[Dataset content — start]

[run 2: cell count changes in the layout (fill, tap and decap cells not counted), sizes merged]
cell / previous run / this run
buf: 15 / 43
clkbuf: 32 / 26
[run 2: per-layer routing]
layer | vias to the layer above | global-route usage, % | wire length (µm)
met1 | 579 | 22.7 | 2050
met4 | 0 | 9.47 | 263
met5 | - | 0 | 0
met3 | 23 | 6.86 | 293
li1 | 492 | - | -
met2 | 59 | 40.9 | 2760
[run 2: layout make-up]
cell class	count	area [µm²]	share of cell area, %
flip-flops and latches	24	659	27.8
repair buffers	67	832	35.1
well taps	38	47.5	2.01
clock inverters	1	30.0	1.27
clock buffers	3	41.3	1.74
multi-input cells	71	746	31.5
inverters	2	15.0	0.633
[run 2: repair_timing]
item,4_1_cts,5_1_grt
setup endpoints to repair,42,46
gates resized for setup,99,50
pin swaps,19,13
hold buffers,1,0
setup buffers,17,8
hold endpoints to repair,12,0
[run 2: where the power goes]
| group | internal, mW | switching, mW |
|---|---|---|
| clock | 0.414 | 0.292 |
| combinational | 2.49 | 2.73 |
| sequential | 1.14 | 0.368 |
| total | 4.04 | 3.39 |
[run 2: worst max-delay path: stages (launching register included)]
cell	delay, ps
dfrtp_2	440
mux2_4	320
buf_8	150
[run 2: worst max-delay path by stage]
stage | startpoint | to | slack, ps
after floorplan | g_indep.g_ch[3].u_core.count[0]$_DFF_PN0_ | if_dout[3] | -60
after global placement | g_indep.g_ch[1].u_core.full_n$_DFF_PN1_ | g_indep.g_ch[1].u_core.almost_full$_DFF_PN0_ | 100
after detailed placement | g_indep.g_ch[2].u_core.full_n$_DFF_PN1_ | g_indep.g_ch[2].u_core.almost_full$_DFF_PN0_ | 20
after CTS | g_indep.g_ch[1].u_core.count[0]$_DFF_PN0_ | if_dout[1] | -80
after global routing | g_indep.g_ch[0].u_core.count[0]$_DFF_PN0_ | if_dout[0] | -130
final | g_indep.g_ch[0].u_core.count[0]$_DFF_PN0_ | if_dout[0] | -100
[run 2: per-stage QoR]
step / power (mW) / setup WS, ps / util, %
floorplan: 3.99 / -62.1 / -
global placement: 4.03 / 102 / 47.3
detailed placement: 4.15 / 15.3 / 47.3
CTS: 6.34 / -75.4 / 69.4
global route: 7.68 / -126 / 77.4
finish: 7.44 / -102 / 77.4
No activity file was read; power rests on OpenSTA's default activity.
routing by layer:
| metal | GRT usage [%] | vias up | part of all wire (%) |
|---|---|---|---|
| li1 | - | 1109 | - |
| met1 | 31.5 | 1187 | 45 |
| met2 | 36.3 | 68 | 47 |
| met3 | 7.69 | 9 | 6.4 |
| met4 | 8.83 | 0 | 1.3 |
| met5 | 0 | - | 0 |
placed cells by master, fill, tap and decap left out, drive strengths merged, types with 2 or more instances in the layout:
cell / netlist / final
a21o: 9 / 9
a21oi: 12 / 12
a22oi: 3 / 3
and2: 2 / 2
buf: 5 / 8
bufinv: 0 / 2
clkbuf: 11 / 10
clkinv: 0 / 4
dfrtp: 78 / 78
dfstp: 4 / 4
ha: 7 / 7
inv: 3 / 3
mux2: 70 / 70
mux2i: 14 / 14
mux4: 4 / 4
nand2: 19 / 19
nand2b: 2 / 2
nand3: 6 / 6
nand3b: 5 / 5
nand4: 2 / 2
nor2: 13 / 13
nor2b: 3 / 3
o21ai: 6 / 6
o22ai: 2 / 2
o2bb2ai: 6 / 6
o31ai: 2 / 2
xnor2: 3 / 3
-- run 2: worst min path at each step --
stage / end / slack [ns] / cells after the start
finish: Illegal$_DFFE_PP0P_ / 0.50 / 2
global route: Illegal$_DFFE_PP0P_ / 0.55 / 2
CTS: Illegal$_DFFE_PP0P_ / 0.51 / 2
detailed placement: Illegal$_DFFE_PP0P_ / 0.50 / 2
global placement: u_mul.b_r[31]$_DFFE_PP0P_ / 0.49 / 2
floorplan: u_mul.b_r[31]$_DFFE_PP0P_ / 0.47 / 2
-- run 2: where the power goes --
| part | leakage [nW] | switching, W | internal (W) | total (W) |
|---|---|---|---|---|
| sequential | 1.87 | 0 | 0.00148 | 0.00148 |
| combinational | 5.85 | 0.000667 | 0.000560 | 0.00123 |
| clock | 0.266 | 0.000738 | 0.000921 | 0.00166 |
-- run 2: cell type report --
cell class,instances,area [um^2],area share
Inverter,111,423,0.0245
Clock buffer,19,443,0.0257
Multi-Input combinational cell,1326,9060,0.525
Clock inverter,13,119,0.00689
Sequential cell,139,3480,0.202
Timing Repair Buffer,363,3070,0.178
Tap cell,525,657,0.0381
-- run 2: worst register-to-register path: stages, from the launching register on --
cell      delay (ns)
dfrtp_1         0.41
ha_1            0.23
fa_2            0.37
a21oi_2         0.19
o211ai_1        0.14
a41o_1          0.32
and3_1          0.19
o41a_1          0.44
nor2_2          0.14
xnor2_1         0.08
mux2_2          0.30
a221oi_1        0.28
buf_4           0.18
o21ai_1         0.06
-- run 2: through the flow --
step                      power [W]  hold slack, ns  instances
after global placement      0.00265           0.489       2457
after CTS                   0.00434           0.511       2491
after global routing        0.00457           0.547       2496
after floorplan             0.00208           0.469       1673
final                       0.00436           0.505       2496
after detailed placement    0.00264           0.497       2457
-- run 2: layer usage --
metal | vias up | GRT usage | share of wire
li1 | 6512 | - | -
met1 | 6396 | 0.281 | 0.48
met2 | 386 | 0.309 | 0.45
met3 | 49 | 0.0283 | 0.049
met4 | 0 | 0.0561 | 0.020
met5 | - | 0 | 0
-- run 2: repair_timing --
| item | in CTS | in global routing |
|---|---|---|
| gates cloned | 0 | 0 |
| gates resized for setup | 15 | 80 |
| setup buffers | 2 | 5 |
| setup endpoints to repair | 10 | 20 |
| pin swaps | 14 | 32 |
### src/rtl/muldiv_unit.sv
// Iterative radix-2 multiply/divide unit for HI/LO operations (one step per cycle).
// Optional MADD/MSUB accumulation is enabled by defining MULDIV_ACCUM_EN.
module muldiv_unit #(
    parameter int WIDTH = 32
) (
    input  logic               clk,
    input  logic               rst,
    input  logic               start_i,
    input  logic               annul_i,
    input  logic [2:0]         op_i,
    input  logic [WIDTH-1:0]   opdata1_i,
    input  logic [WIDTH-1:0]   opdata2_i,
    input  logic [WIDTH-1:0]   hi_i,
    input  logic [WIDTH-1:0]   lo_i,
    output logic [2*WIDTH-1:0] result_o,
    output logic               ready_o,
    output logic               busy_o,
    output logic               div_zero_o
);
    localparam int CW = $clog2(WIDTH);

    typedef enum logic [1:0] {IDLE, CALC, FIX, DONE} state_e;

    state_e             state_q;
    logic [CW-1:0]      cnt_q;
    logic [WIDTH-1:0]   a_q, b_q;
    logic [2*WIDTH-1:0] acc_q;
    logic               div_q, neg_res_q, neg_dvd_q;
    logic [2*WIDTH-1:0] result_q;
    logic               ready_q, busy_q, div_zero_q;
`ifdef MULDIV_ACCUM_EN
    logic [WIDTH-1:0]   hi_q, lo_q;
    logic               madd_q, msub_q;
`else
    logic               unused_accum;
    assign unused_accum = ^{hi_i, lo_i};
`endif

    // Operand decode at the accepting edge: signed ops work on magnitudes.
    logic               op_signed, op_div, s1, s2, dz_accept;
    logic [WIDTH-1:0]   abs1, abs2;
    assign op_signed = ~op_i[0];
    assign op_div    = op_i[2] & op_i[1];
    assign s1        = op_signed & opdata1_i[WIDTH-1];
    assign s2        = op_signed & opdata2_i[WIDTH-1];
    assign abs1      = s1 ? -opdata1_i : opdata1_i;
    assign abs2      = s2 ? -opdata2_i : opdata2_i;
    assign dz_accept = op_div && (opdata2_i == '0);

    logic [WIDTH:0]     mul_sum, rem_sh;
    logic [WIDTH-1:0]   rem_sub, quot_fix, rem_fix;
    logic               rem_ge;
    logic [2*WIDTH-1:0] acc_step_d, prod_fix, fix_res_d;

    always_comb begin
        // NOTE: every combinational output gets a default first so no latch is inferred.
        acc_step_d = acc_q;
        fix_res_d  = '0;

        mul_sum = {1'b0, acc_q[2*WIDTH-1:WIDTH]} + {1'b0, {WIDTH{acc_q[0]}} & a_q};
        rem_sh  = acc_q[2*WIDTH-1:WIDTH-1];
        rem_ge  = rem_sh >= {1'b0, b_q};
        rem_sub = rem_sh[WIDTH-1:0] - b_q;

        if (div_q)
            acc_step_d = {rem_ge ? rem_sub : rem_sh[WIDTH-1:0], acc_q[WIDTH-2:0], rem_ge};
        else
            acc_step_d = {mul_sum, acc_q[WIDTH-1:1]};

        quot_fix = neg_res_q ? -acc_q[WIDTH-1:0] : acc_q[WIDTH-1:0];
        rem_fix  = neg_dvd_q ? -acc_q[2*WIDTH-1:WIDTH] : acc_q[2*WIDTH-1:WIDTH];
        prod_fix = neg_res_q ? -acc_q : acc_q;

        if (div_q)
            fix_res_d = {rem_fix, quot_fix};
        else
            fix_res_d = prod_fix;
`ifdef MULDIV_ACCUM_EN
        if (madd_q)
            fix_res_d = {hi_q, lo_q} + prod_fix;
        else if (msub_q)
            fix_res_d = {hi_q, lo_q} - prod_fix;
`endif
    end

    always_ff @(posedge clk) begin
        if (rst) begin
            state_q    <= IDLE;
            cnt_q      <= '0;
            a_q        <= '0;
            b_q        <= '0;
            acc_q      <= '0;
            div_q      <= 1'b0;
            neg_res_q  <= 1'b0;
            neg_dvd_q  <= 1'b0;
            result_q   <= '0;
            ready_q    <= 1'b0;
            busy_q     <= 1'b0;
            div_zero_q <= 1'b0;
`ifdef MULDIV_ACCUM_EN
            hi_q       <= '0;
            lo_q       <= '0;
            madd_q     <= 1'b0;
            msub_q     <= 1'b0;
`endif
        end else begin
            ready_q <= 1'b0;
            case (state_q)
                IDLE: begin
                    if (start_i && !annul_i) begin
                        a_q        <= abs1;
                        b_q        <= abs2;
                        acc_q      <= {{WIDTH{1'b0}}, op_div ? abs1 : abs2};
                        div_q      <= op_div;
                        neg_res_q  <= s1 ^ s2;
                        neg_dvd_q  <= s1;
                        cnt_q      <= '0;
                        result_q   <= '0;
                        busy_q     <= 1'b1;
`ifdef MULDIV_ACCUM_EN
                        hi_q       <= hi_i;
                        lo_q       <= lo_i;
                        madd_q     <= (op_i[2:1] == 2'b01);
                        msub_q     <= (op_i[2:1] == 2'b10);
`endif
                        if (dz_accept) begin
                            state_q    <= DONE;
                            ready_q    <= 1'b1;
                            div_zero_q <= 1'b1;
                        end else begin
                            state_q    <= CALC;
                            div_zero_q <= 1'b0;
                        end
                    end
                end
                CALC, FIX: begin
                    if (annul_i) begin
                        state_q    <= IDLE;
                        cnt_q      <= '0;
                        result_q   <= '0;
                        div_zero_q <= 1'b0;
                        busy_q     <= 1'b0;
                    end else if (state_q == CALC) begin
                        acc_q <= acc_step_d;
                        cnt_q <= cnt_q + 1'b1;
                        if (cnt_q == CW'(WIDTH - 1)) begin
                            cnt_q   <= '0;
                            state_q <= FIX;
                        end
                    end else begin
                        result_q <= fix_res_d;
                        ready_q  <= 1'b1;
                        state_q  <= DONE;
                    end
                end
                // The pulse already went out this cycle, so annul here changes nothing.
                DONE: begin
                    state_q <= IDLE;
                    busy_q  <= 1'b0;
                end
                default: begin
                    state_q <= IDLE;
                    busy_q  <= 1'b0;
                end
            endcase
        end
    end

    assign result_o   = result_q;
    assign ready_o    = ready_q;
    assign busy_o     = busy_q;
    assign div_zero_o = div_zero_q;
endmodule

[Dataset content — finish]

### Exercise requirements
Filter the data for the string "global" and copy every line that has it.

### Written solution
layer | vias to the layer above | global-route usage, % | wire length (µm)
after global placement | g_indep.g_ch[1].u_core.full_n$_DFF_PN1_ | g_indep.g_ch[1].u_core.almost_full$_DFF_PN0_ | 100
after global routing | g_indep.g_ch[0].u_core.count[0]$_DFF_PN0_ | if_dout[0] | -130
global placement: 4.03 / 102 / 47.3
global route: 7.68 / -126 / 77.4
global route: Illegal$_DFFE_PP0P_ / 0.55 / 2
global placement: u_mul.b_r[31]$_DFFE_PP0P_ / 0.49 / 2
after global placement      0.00265           0.489       2457
after global routing        0.00457           0.547       2496
| item | in CTS | in global routing |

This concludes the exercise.